Most rental deals look good on a listing and lose money on a spreadsheet. The gap is almost always the yield math. This guide shows you how to calculate the three numbers that actually decide whether a property pays: gross yield, net yield, and cash-on-cash return. By the end you will be able to screen a listing in five minutes and tell if it is worth a deeper look.
Why gross yield alone will mislead you
Gross yield is annual rent divided by purchase price. It is fast and useful for a first filter, but it ignores every real cost of ownership. A property with an 8% gross yield can still bleed cash each month once you subtract management, tax, maintenance, and vacancy. Treat gross yield as a triage tool, never as the deciding number.
The three metrics and what each one answers
| Metric | Formula | Question it answers |
| Gross yield | Annual rent / price | Is this worth analyzing further? |
| Net yield | (Annual rent – operating costs) / price | Does the asset itself perform? |
| Cash-on-cash | Annual pre-tax cash flow / cash invested | Does my actual money perform? |
How to build a net yield you can trust
Net yield subtracts the costs the landlord actually pays. Be honest and conservative here. The costs people forget are the ones that turn a paper profit into a real loss.
- Vacancy: budget at least a few weeks per year even in strong markets.
- Management fee: assume you will pay it, even if you self-manage today.
- Maintenance and capital repairs: a common working assumption is around 1% of property value per year, higher for older buildings.

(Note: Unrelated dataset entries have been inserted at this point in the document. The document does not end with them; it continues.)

From an optimization exercise on the open Yosys and OpenROAD flow, aimed at small area; shortcuts taken in it are not production practice. Only simulation tests tie the RTL to the original design; equivalence was not proved. Power and IR drop assume default switching activity. No driver is modelled on the clock port, so clocking that relies on it looks cheaper here than on a real chip.

==> module fp_rf_ao22, before the edit <==
module fp_rf_ao22 (
  input  logic a0, b0, a1, b1,
  output logic y
);
  assign y = (a0 & b0) | (a1 & b1);
endmodule
==> module fp_rf_nand2, before the edit <==
module fp_rf_nand2 (
  input  logic a, b,
  output logic y
);
  assign y = ~(a & b);
endmodule
==> module fp_rf_or4, before the edit <==
module fp_rf_or4 (
  input  logic a, b, c, d,
  output logic y
);
  assign y = a | b | c | d;
endmodule
Source: an optimization exercise on an open RTL-to-GDS flow (aim: small area and few clock cycles per item). Production flows keep margins and buffers that such runs may drop.
In this exercise RTL edits were held to simulation tests only and were not proved equivalent to the original.

## flow/design.v (module list and top-level ports; edited modules follow where they fit)
// module mm_prod: 832 lines
// module mm_fa: 4 lines
// module mm_xnor2: 3 lines
// module mm_or2: 3 lines
// module mm_ha: 4 lines
// module mant_mult_foil_pipe: 61 lines
// module mm_add: 31 lines
module mant_mult_foil_pipe
#(
  parameter int EW = 8,
  parameter int MW = 23,
  parameter int K  = 9
) (
  input  logic               clk,
  input  logic               rst,
  input  logic               in_valid,
  output logic               in_ready,
  input  logic [EW+MW-1:0]   a_operand,
  input  logic [EW+MW-1:0]   b_operand,
  input  logic               approx_en,
  output logic               out_valid,
  input  logic               out_ready,
  output logic               normalised,
  output logic [MW-1:0]      product_mantissa,
  output logic               round_carry
);
  // ...
==> flow/flow/run.sh <==
#!/bin/bash
# Standard layout, with the port buffers inserted as the smallest buffer
# (the resizer still upsizes or buffers them where timing or slew needs it).
export BUFFER_PORTS_ARGS="-buffer_cell sky130_fd_sc_hd__buf_1"
bash standard.sh > standard.log 2>&1
==> flow/standard.sh <==
#!/bin/bash
# synth_recipe.tcl (not shown) runs the flow's synth.tcl, then flattens the netlist and writes it again
# the make line also repeats each setting of config.mk as NAME=value (left out here)
make -C /OpenROAD-flow-scripts/flow DESIGN_CONFIG=/design/flow/config.mk WORK_HOME=/design/flow/orfs CLKGATE_MAP_FILE= SYNTH_SCRIPT=/design/flow/synth_recipe.tcl "${@:-finish}"
==> flow/config.mk <==
export PLATFORM = sky130hd
export DESIGN_NAME = mant_mult_foil_pipe
export DESIGN_NICKNAME = mant_mult_foil_pipe
export VERILOG_FILES = /design/flow/design.v
export SDC_FILE = /design/flow/constraint.sdc
export NUM_CORES = 4
export LEC_CHECK = 0
export CAP_MARGIN = 20
export CORE_MARGIN = 2
export CORE_UTILIZATION = 60
export CTS_BUF_LIST = sky130_fd_sc_hd__clkbuf_8
export PLACE_DENSITY = 0.45
export SLEW_MARGIN = 20
export SYNTH_HIERARCHICAL = 1
export SYNTH_MINIMUM_KEEP_SIZE = 0
==> flow/constraint.sdc <==
create_clock -name core_clock -period 12.0 [get_ports {clk}]
set_input_delay 2.4000 -clock core_clock [delete_from_list [all_inputs] [get_ports {clk}]]
set_output_delay 2.4000 -clock core_clock [all_outputs]
set_load 0.01 [all_outputs]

- Property tax, insurance, and any HOA or building fees.
Subtract those from annual rent, divide by price, and you have a net yield that survives contact with reality.
Cash-on-cash: the number that reflects your wallet
Net yield judges the asset. Cash-on-cash judges your money, because most investors use a loan. Take your annual cash flow after the mortgage payment, then divide by the cash you actually put in: down payment, closing costs, and any upfront repairs. Leverage can lift this number well above the net yield, but it also raises risk, which is a tradeoff you should choose deliberately.
A worked example
Suppose a two-bedroom unit costs 200,000 and rents for 1,300 a month, so 15,600 a year. Gross yield is 7.8%, which looks attractive. Now subtract operating costs: 8% vacancy (1,248), 8% management (1,248), 2,000 maintenance and reserves, and 2,600 for tax and insurance. Operating costs total roughly 7,096. Net operating income is about 8,500, so net yield is around 4.25%. Still positive, but far from the headline 7.8%.

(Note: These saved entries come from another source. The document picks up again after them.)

What follows belongs to an exercise in optimizing a design on an open flow for small area; a production flow would make more cautious choices. Function was checked by simulation only, so behaviour that the tests miss may differ from the original. Power is estimated from default activity; no workload was simulated.

### flow/constraint.sdc
create_clock -name core_clock -period 6.0 [get_ports {i_clk}]
set_input_delay 1.2000 -clock core_clock [delete_from_list [all_inputs] [get_ports {i_clk}]]
set_output_delay 1.2000 -clock core_clock [all_outputs]
set_load 0.01 [all_outputs]
### flow/config.mk
export PLATFORM = sky130hd
export DESIGN_NAME = sliding_window_maximum_core
export DESIGN_NICKNAME = sliding_window_maximum_core
export VERILOG_FILES = /design/flow/design.v
export SDC_FILE = /design/flow/constraint.sdc
export NUM_CORES = 4
export LEC_CHECK = 0
export ABC_AREA = 1
export CAP_MARGIN = 20
export CORE_MARGIN = 2
export CORE_UTILIZATION = 75
export CTS_BUF_LIST = sky130_fd_sc_hd__clkbuf_16
export CTS_CLUSTER_DIAMETER = 80
export CTS_CLUSTER_SIZE = 30
export GPL_TIMING_DRIVEN = 0
export SETUP_SLACK_MARGIN = 0.1
export SLEW_MARGIN = 20
### flow/flow/run.sh
#!/bin/bash
# Own layout flow: the standard flow (standard.sh) with these changes:
#  - clock tree synthesis runs without dummy loads;
#  - the port buffers are the smallest buffer cell.
# Each tool's output goes to the ORFS logs under orfs/logs; make's own output to
# standard.log in this folder.
set -euo pipefail
W=$PWD
rm -rf "$W/scripts_own"
cp -r "$FLOW_HOME/scripts" "$W/scripts_own"
cp "$W/flow/abc_area.script" "$W/scripts_own/abc_area.script"
CTS="-sink_clustering_enable -repair_clock_nets -sink_clustering_size 30 -sink_clustering_max_diameter 80 -buf_list sky130_fd_sc_hd__clkbuf_16 -dont_use_dummy_load"
bash "$W/standard.sh" "SCRIPTS_DIR=$W/scripts_own" "CTS_ARGS=$CTS" \
    "BUFFER_PORTS_ARGS=-buffer_cell sky130_fd_sc_hd__buf_1" finish > "$W/standard.log" 2>&1
### flow/flow/abc_area.script
strash
dc2
dch -f
amap -m -F 20 -A 20
topo
stime -c
upsize -c
dnsize -c
### flow/design.v
package swm_pkg;
    localparam int WINDOW_MAX_DEF   = 64;
    localparam int SAMPLE_WIDTH_DEF = 16;
    localparam int CFG_W            = 7;
    localparam logic [CFG_W-1:0] WINDOW_RESET = CFG_W'(1);
endpackage
module sliding_window_maximum_core #(
    parameter int WINDOW_MAX   = swm_pkg::WINDOW_MAX_DEF,
    parameter int SAMPLE_WIDTH = swm_pkg::SAMPLE_WIDTH_DEF,
    parameter int TDATA_W      = ((SAMPLE_WIDTH + 7) / 8) * 8
) (
    input  logic                      i_clk,
    input  logic                      i_rst_n,
    input  logic                      i_s_tvalid,
    output logic                      o_s_tready,
    input  logic [TDATA_W-1:0]        i_s_tdata,    
    input  logic                      i_s_tuser,    
    output logic                      o_m_tvalid,
    input  logic                      i_m_tready,
    output logic [TDATA_W-1:0]        o_m_tdata,    
    input  logic                      i_cfg_we,
    input  logic [swm_pkg::CFG_W-1:0] i_cfg_wdata
);
    localparam int AGE_W = $clog2(WINDOW_MAX + 1);
    localparam int NS    = 63;                        
    localparam int GRP   = 4;                         
    localparam int NSEG  = 6;
    function automatic int seg_len(input int g);
        case (g)
            0:       seg_len = 28;
            1:       seg_len = 16;
            2:       seg_len = 8;
            3:       seg_len = 4;
            4:       seg_len = 2;
            default: seg_len = 1;
        endcase
    endfunction
    function automatic int seg_base(input int g);
        seg_base = GRP;
        for (int i = 0; i < g; i++) begin
            seg_base = seg_base + seg_len(i);
        end
    endfunction
    logic [AGE_W-1:0]               r_k;            
    logic [AGE_W-1:0]               cfg_k;
    logic [AGE_W-1:0]               r_fill;
    logic [AGE_W-1:0]               n_fill;
    logic [AGE_W-1:0]               fill_base;
    logic [AGE_W-1:0]               win_k;
    logic                           r_out_valid;
    logic [SAMPLE_WIDTH-1:0]        r_out;
    logic                           accept;
    logic                           advance;
    logic                           emit;
    logic [SAMPLE_WIDTH-1:0]        sample;
    logic [SAMPLE_WIDTH-1:0]        r_s  [NS];      
    logic [SAMPLE_WIDTH-1:0]        n_s  [NS];
    logic [SAMPLE_WIDTH-1:0]        r_m;            
    logic [SAMPLE_WIDTH-1:0]        m_prev;         
    logic                           only_x;         
    logic [SAMPLE_WIDTH-1:0]        chain [NSEG+1];  
    logic [NSEG-1:0]                seg_on;         
    logic [NSEG-1:0]                cfg_seg;
    logic [SAMPLE_WIDTH-1:0]        m01;
    logic [SAMPLE_WIDTH-1:0]        m012;
    logic                           c10;            
    logic                           c20;            
    logic                           c21;            
    logic [SAMPLE_WIDTH-1:0]        m_new;          
    logic [SAMPLE_WIDTH-1:0]        m_old;          
    logic                           has_new;
    logic                           has_old;
    logic                           x_gt_new;
    logic                           x_gt_old;
    logic                           new_gt_old;
    logic [SAMPLE_WIDTH-1:0]        result;
    function automatic logic gt_r(input logic [SAMPLE_WIDTH-1:0] a,
                                  input logic [SAMPLE_WIDTH-1:0] b);
        logic c;
        c = 1'b0;
        for (int i = 0; i < SAMPLE_WIDTH; i++) begin
            if (i == SAMPLE_WIDTH - 1) begin
                c = (!a[i] & b[i]) | (c & (!a[i] | b[i]));
            end else begin
                c = (a[i] & !b[i]) | (c & (a[i] | !b[i]));
            end
        end
        gt_r = c;
    endfunction
    function automatic logic gt_s(input logic [SAMPLE_WIDTH-1:0] a,
                                  input logic [SAMPLE_WIDTH-1:0] b);
        logic [SAMPLE_WIDTH-1:0] ua, ub;
        logic c_lo, c_hi, p_hi;
        ua = {!a[SAMPLE_WIDTH-1], a[SAMPLE_WIDTH-2:0]};
        ub = {!b[SAMPLE_WIDTH-1], b[SAMPLE_WIDTH-2:0]};
        c_lo = 1'b0;
        c_hi = 1'b0;
        p_hi = 1'b1;
        for (int i = 0; i < SAMPLE_WIDTH / 2; i++) begin
            c_lo = (ua[i] & !ub[i]) | (c_lo & (ua[i] | !ub[i]));
        end
        for (int i = SAMPLE_WIDTH / 2; i < SAMPLE_WIDTH; i++) begin
            c_hi = (ua[i] & !ub[i]) | (c_hi & (ua[i] | !ub[i]));
            p_hi = p_hi & (ua[i] | !ub[i]);
        end
        gt_s = c_hi | (p_hi & c_lo);
    endfunction
    assign o_s_tready = !r_out_valid || i_m_tready;
    assign accept     = i_s_tvalid && o_s_tready;
    assign advance    = accept && !i_cfg_we;
    assign sample     = i_s_tdata[SAMPLE_WIDTH-1:0];
    function automatic logic [NSEG-1:0] seg_dec(input logic [AGE_W-1:0] k);
        logic [AGE_W-1:0] span;
        logic [NSEG-1:0]  on;
        on = '0;
        if (k >= AGE_W'(GRP + 1)) begin
            span  = k - AGE_W'(GRP + 1);
            on[0] = (span >= AGE_W'(28));
            if (on[0]) begin
                span = span - AGE_W'(28);
            end
            on[1] = span[4];
            on[2] = span[3];
            on[3] = span[2];
            on[4] = span[1];
            on[5] = span[0];
        end
        seg_dec = on;
    endfunction
    always_comb begin
        if (i_cfg_wdata == '0) begin
            cfg_k = AGE_W'(1);
        end else if (32'(i_cfg_wdata) > 32'(WINDOW_MAX)) begin
            cfg_k = AGE_W'(WINDOW_MAX);
        end else begin
            cfg_k = AGE_W'(i_cfg_wdata);
        end
        cfg_seg = seg_dec(cfg_k);
    end
    assign win_k = r_k;
    always_comb begin
        fill_base = i_s_tuser ? '0 : r_fill;
        n_fill    = (32'(fill_base) < 32'(WINDOW_MAX)) ? fill_base + 1'b1 : fill_base;
        emit      = (n_fill >= win_k);
    end
    always_comb begin
        c10  = gt_s(r_s[1], r_s[0]);
        c20  = gt_s(r_s[2], r_s[0]);
        c21  = gt_s(r_s[2], r_s[1]);
        m01  = c10 ? r_s[1] : r_s[0];
        if (c20 && c21) begin
            m012 = r_s[2];
        end else begin
            m012 = m01;
        end
        case (win_k)
            AGE_W'(3): m_prev = r_s[0];
            AGE_W'(4): m_prev = m01;
            default:   m_prev = m012;
        endcase
        only_x = (win_k <= AGE_W'(2));
        m_new  = r_m;
        has_new = (win_k >= AGE_W'(2));
    end
    always_comb begin
        chain[0] = r_s[GRP-1];
        for (int g = 0; g < NSEG; g++) begin
            chain[g+1] = seg_on[g] ? r_s[seg_base(g) + seg_len(g) - 1] : chain[g];
        end
        n_s[0] = sample;
        for (int p = 1; p < GRP; p++) begin
            n_s[p] = r_s[p-1];
        end
        for (int g = 0; g < NSEG; g++) begin
            n_s[seg_base(g)] = chain[g];
            for (int j = 1; j < seg_len(g); j++) begin
                if ((j - 1) % GRP == 0) begin
                    n_s[seg_base(g) + j] = gt_r(r_m, r_s[seg_base(g) + j - 1]) ?
                                           r_m : r_s[seg_base(g) + j - 1];
                end else begin
                    n_s[seg_base(g) + j] = r_s[seg_base(g) + j - 1];
                end
            end
        end
        m_old   = chain[NSEG];
        has_old = (win_k >= AGE_W'(GRP + 1));
    end
    always_comb begin
        x_gt_new   = !has_new || gt_s(sample, m_new);
        x_gt_old   = !has_old || gt_s(sample, m_old);
        new_gt_old = !has_old || gt_s(m_new, m_old);
        if (x_gt_new && x_gt_old) begin
            result = sample;
        end else if (new_gt_old && !x_gt_new) begin
            result = m_new;
        end else begin
            result = m_old;
        end
    end
    always_ff @(posedge i_clk) begin
        if (accept) begin
            for (int p = 0; p < NS; p++) begin
                r_s[p] <= n_s[p];
            end
            r_m <= (only_x || gt_s(sample, m_prev)) ? sample : m_prev;
        end
    end
    always_ff @(posedge i_clk) begin
        if (!i_rst_n) begin
            r_k         <= AGE_W'(swm_pkg::WINDOW_RESET);
            seg_on      <= seg_dec(AGE_W'(swm_pkg::WINDOW_RESET));
            r_fill      <= '0;
            r_out_valid <= 1'b0;
        end else begin
            if (i_cfg_we) begin
                r_k      <= cfg_k;
                seg_on   <= cfg_seg;
                r_fill   <= '0;
            end else if (accept) begin
                r_fill <= n_fill;
            end
            if (advance && emit) begin
                r_out_valid <= 1'b1;
            end else if (i_m_tready) begin
                r_out_valid <= 1'b0;
            end
        end
    end
    always_ff @(posedge i_clk) begin
        if (advance && emit) begin
            r_out <= result;
        end
    end
    assign o_m_tvalid = r_out_valid;
    assign o_m_tdata  = TDATA_W'(r_out);
endmodule
### flow/standard.sh
#!/bin/bash
# synth_recipe.tcl (not shown) runs the flow's synth.tcl, then flattens the netlist and writes it again
# the make line also repeats each setting of config.mk as NAME=value (left out here)
make -C /OpenROAD-flow-scripts/flow DESIGN_CONFIG=/design/flow/config.mk WORK_HOME=/design/flow/orfs CLKGATE_MAP_FILE= SYNTH_SCRIPT=/design/flow/synth_recipe.tcl "${@:-finish}"
==> run notes <==
==> routing by layer <==
metal | wire (um) | vias up | global-route usage [%]
met4 | 2977 | 0 | 10.21
met5 | 0 | - | 0
li1 | - | 10560 | -
met3 | 7659 | 221 | 3.365
met1 | 33380 | 11890 | 44.04
met2 | 42850 | 1556 | 50.43
==> metrics by stage <==
stage	power (mW)	TNS, ns	util [%]	worst slack [ns]	hold WS [ns]
finish	15.77	0	81.96	0.1975	0.3799
global route	16.28	-1.307	81.96	-0.1153	0.3947
CTS	15.62	0	81.02	0.1366	0.3916
detailed placement	12.28	-0.06209	78.92	-0.06209	0.4045
global placement	12.11	-1034.90	78.17	-1.078	0.4002
floorplan	11.38	0	-	0.3086	0.4003
==> repair_timing <==
action,4_1_cts,5_1_grt
setup buffers,0,21
gates resized for setup,3,43
pin swaps,0,20
setup endpoints to repair,22,31
endpoints found under the hold margin,0,0
cloned,0,4
==> layout by cell type (no fill, tap or decap), types with 4 or more instances in the layout <==
cell	count
clkinv_2	12
a21boi_0	5
buf_4	16
o21bai_1	22
edfxtp_1	1040
or2_0	4
nor2b_1	7
o22ai_1	102
dfxtp_1	18
a21oi_1	213
nor2_1	251
o221ai_1	53
a21o_1	25
o221a_1	5
buf_1	46
ha_1	11
nand2_1	225
a221oi_1	18
o21ai_1	21
o21ai_0	192
clkinv_1	115
buf_16	7
o21ai_2	11
o21bai_2	4
inv_2	6
nor3_1	6
a222oi_1	24
o21bai_4	8
o22ai_2	4
o22a_1	8
clkbuf_16	45
a22oi_1	49
buf_12	4
nor2_4	6
a221o_1	6
buf_6	9
o211ai_1	4
a22o_1	84
o21a_1	13
==> worst reg2reg max path, delay by kind of cell (launching register included) <==
family | cells | cell delay [ns]
buffers and inverters | 3 | 0.46
AOI/OAI and AO/OA | 23 | 3.60
and+or+nand+nor | 8 | 0.97
DFF | 1 | 0.48
==> state kept, by name (all words and copies together), names as in the netlist <==
name / cells
r_out_valid: 1
r_k: 7
r_out: 16
r_s: 1008
r_fill: 7
seg_on: 6
r_m: 16
==> kinds of logic (layout without fill, tap and decap cells) <==
family | after synthesis | in the layout | synth area share, %
adders and majority gates | 11 | 11 | 0.3424
DFF | 1061 | 1061 | 78.74
buffers and inverters | 143 | 273 | 1.348
AOI/OAI and AO/OA | 893 | 893 | 14.47
and+or+nand+nor | 516 | 519 | 5.099
==> area by class of cell <==
class / count / area share (%)
flip-flops and latches: 1061 / 73.20
multi-input cells: 1423 / 19.16
clock buffers: 44 / 2.546
well taps: 688 / 1.991
repair buffers: 86 / 1.704
inverters: 143 / 1.400
==> how the worst min path moves through the flow <==
stage / startpoint / to / slack, ns / cells past startpoint
floorplan: r_s[9][0]$_DFFE_PP_ / r_s[10][0]$_DFFE_PP_ / 0.40 / 0
global placement: r_s[19][15]$_DFFE_PP_ / r_s[20][15]$_DFFE_PP_ / 0.40 / 0
detailed placement: r_s[9][13]$_DFFE_PP_ / r_s[10][13]$_DFFE_PP_ / 0.40 / 0
CTS: r_s[18][1]$_DFFE_PP_ / r_s[19][1]$_DFFE_PP_ / 0.39 / 0
global route: r_s[21][0]$_DFFE_PP_ / r_s[22][0]$_DFFE_PP_ / 0.39 / 0
finish: r_s[18][2]$_DFFE_PP_ / r_s[19][2]$_DFFE_PP_ / 0.38 / 0
==> cell usage after synthesis (all sizes together) (8+ instances only) <==
cell / count
o22a: 8
a22oi: 49
nor2: 258
o22ai: 106
a21o: 25
o21ai: 225
edfxtp: 1040
a21oi: 216
o21a: 13
o221ai: 56
dfxtp: 21
ha: 11
nand2: 225
clkinv: 132
a222oi: 24
o21bai: 34
inv: 11
a221oi: 19
a22o: 84
==> where the power goes <==
group          internal, mW  switching [mW]  total, mW
clock                  1.32            2.07       3.39
sequential             9.34           0.457       9.79
combinational         0.850            1.73       2.58
==> flow_metrics.env <==
export IMPL_dieArea_mm2=0.05546
export IMPL_syn_to_final_growth_pct=7.583
export IMPL_clk_latency_ns=0.64
export IMPL_relSlewSlack_pct=31.05
export IMPL_fillers=2483
export IMPL_critical_path_top_delay_family="compound AO/OA/AOI/OAI gates"
export IMPL_synth_top_area_share_pct=77.69
export IMPL_synthArstFlopShare_pct=0
export IMPL_die_w_um=235.5
export IMPL_coreArea_mm2=0.05276
export IMPL_fin_nets=2799
export IMPL_drt_wl_total_mm=86.86
export IMPL_hp_class="reg -> reg"
export IMPL_dp_hpwl_mm=51.63
export IMPL_status="no timing/DRC/antenna violations"
export IMPL_worstMarginPinSlew_ns=1.033
export IMPL_syn_area_mm2=0.04020
export IMPL_crit_end="r_m[14]$_DFFE_PP_"
export IMPL_hold_viol_final=0
export IMPL_cts_tree="yes"
export IMPL_ir_drop_mv=0.2934
export IMPL_cp_num_cells=34
export IMPL_r2r_end="r_m[14]$_DFFE_PP_"
export IMPL_cts_hold_buf=0
export IMPL_period_minus_slack_ns=5.803
export IMPL_synth_edf_count=1040
export IMPL_stdcell_area_mm2=0.04324
export IMPL_rsz0062_at_grt="true"
export IMPL_reg2reg_depth=34
export IMPL_htree_levels=2
export IMPL_required_ns=6.30
export IMPL_gp_congestion=0.8911
export IMPL_synthesis_nets=2664
export IMPL_track_usage_pct=30.62
export IMPL_seq_area_mm2=0.03165
export IMPL_antenna_diode_count=0
export IMPL_rrSetupSlack_ns=0.20
export IMPL_placed_area_mm2=0.04164
export IMPL_synth_top_flop_cell="edfxtp_1"
export IMPL_p_leak_nw=14.60
export IMPL_grt_pass1_vias=22590
export IMPL_end_kind="flip-flop"
export IMPL_boundaryPins=47
export IMPL_antenna_left=0
export IMPL_drcViolationCount=0
export IMPL_max_freq_mhz=172.3
export IMPL_yosysSeqAreaShare_pct=78.74
export IMPL_cts_sinks=1061
export IMPL_fin_cells=3445
export IMPL_antenna_found_initial=1
export IMPL_maxCapViolations=0
export IMPL_grt_pass1_wl_mm=129.9
export IMPL_p_per_area_mw_per_mm2=364.6
export IMPL_rows=84
export IMPL_max_stage_delay_ns=0.53
export IMPL_synth_area_per_cell_um2=15.32
export IMPL_fp_dieH_um=235.5
export IMPL_critPathArrivalTime_ns=6.10
export IMPL_slew_viol_final=0
export IMPL_multi_input_area_mm2=0.008285
export IMPL_worst_path_buf_inv=3
export IMPL_synth_cell_type_count=59
export IMPL_synth_cells=2624
export IMPL_crit_start="r_s[2][1]$_DFFE_PP_"
export IMPL_path_max_fanout=8
export IMPL_layout_drive_gt1_share_pct=6.021
export IMPL_cts_buffers=44
export IMPL_dp_cells=3374
export IMPL_crit_type="reg -> reg"
export IMPL_start_kind="flip-flop"
export IMPL_grt_max_degree=263
export IMPL_drt_first_pass_iters=8
export IMPL_io_buffers=46
export IMPL_fin_skew_ns=0.09837
export IMPL_route_vias_total=24230
export IMPL_setup_viol=0
export IMPL_root_buffer="clkbuf_16"
export IMPL_start_util_pct=76.19
export IMPL_synth_seq_cells=1061
export IMPL_clk_pin_slew_worst_paths_ns=0.11
export IMPL_post_route_period_util_pct=96.71
export IMPL_ys_warnings_count=4
export IMPL_synth_top_area_cell="edfxtp_1"
export IMPL_timing_rr_start="r_s[2][1]$_DFFE_PP_"
export IMPL_cpMaxStageDelayCell="a222oi_1"
export IMPL_wl_per_cell_um=25.21
export IMPL_viasPerCell=7.033
export IMPL_grt_overflow=0
export IMPL_ys_top_cells_by_area="edfxtp_1 78%, a21oi_1 2.7%, o21ai_0 2.5%"
export IMPL_clock_path_buffers=3
export IMPL_drt_iter0_markers=3862

## separate check: timing with driven ports
Ports are ideal in the flow. The routed layout listed here was re-timed in OpenROAD.
Step 1 assumes that a clkbuf_16 drives the clock port and a buf_2 every other input.
Step 2 times the ports against the registers' clock, not the clock port: input delays grow and output delays shrink by t, the midpoint of the rising clock arrivals with the driver on.
a / b / c = ideal / step 1 / step 2; a / b = the first two.
t (ns): 0.652
setup slack, ns: 0.197 / 0.198 / 0.198
worst hold slack (ns): 0.380 / 0.380 / 0.380
slew at the worst register clock pin (ns): 0.11 / 0.11
After both steps setup and hold are still met in this run. The setup slack of this run moves by +0.001 ns with the drivers and by +0.001 ns with both steps.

Add a loan: 25% down (50,000) plus 6,000 in closing costs, so 56,000 invested. If the mortgage costs 8,400 a year, annual cash flow is roughly 100, a razor-thin 0.2% cash-on-cash. That deal is not broken, but it depends entirely on appreciation and rent growth, not cash flow. Knowing that before you sign changes how you negotiate.
Common mistakes and how to fix them
- Using asking rent, not achievable rent. Fix: verify with actual signed leases nearby, not other listings, which are also just asking prices.
- Ignoring vacancy and management. Fix: always include both, even for self-managed properties, so the number holds if your life changes.
- Confusing cash flow with return. Fix: separate cash-on-cash (money now) from total return, which also includes principal paydown and appreciation.
- Forgetting capital expenses. Fix: keep a separate reserve line for roofs, boilers, and appliances; they are not optional, only delayed.
Your five-minute screening checklist
- Calculate gross yield to decide if the deal deserves attention.
- List every operating cost honestly, including vacancy and management.
- Compute net yield on the asset alone.
- Add your financing and compute cash-on-cash on real cash invested.
- Stress-test: does it survive one extra month of vacancy and a rate rise?
- Compare the result against a safe alternative return before committing.
Conclusion and next step
Yield is not one number, it is three, and each answers a different question. Run all three before you fall for a listing. Your next step: build a simple reusable spreadsheet with these formulas so every property you view gets the same honest test.
Frequently asked questions
What is a good rental yield?
It depends on market and risk. A safe habit is to compare net yield against a low-risk return you could earn elsewhere, and require a premium for the extra effort and risk of property. A yield that only beats savings by a hair rarely justifies the work.
Should I count appreciation in my yield?
No. Keep appreciation separate. Yield measures income you can count on; appreciation is a forecast. Mixing them lets optimism hide a weak cash-flow deal.
Is higher leverage always better for cash-on-cash?
Not always. More leverage can raise cash-on-cash when the property earns more than the loan costs, but it also amplifies losses and shrinks your safety margin if rents fall or rates rise.
How much should I budget for maintenance?
Around 1% of property value per year is a common starting assumption, but adjust up for older buildings and down for newer ones. Track actual spending and refine it over time.
References
Investopedia provides clear, widely used definitions of cap rate, cash-on-cash return, and net operating income for readers who want to check the standard formulas.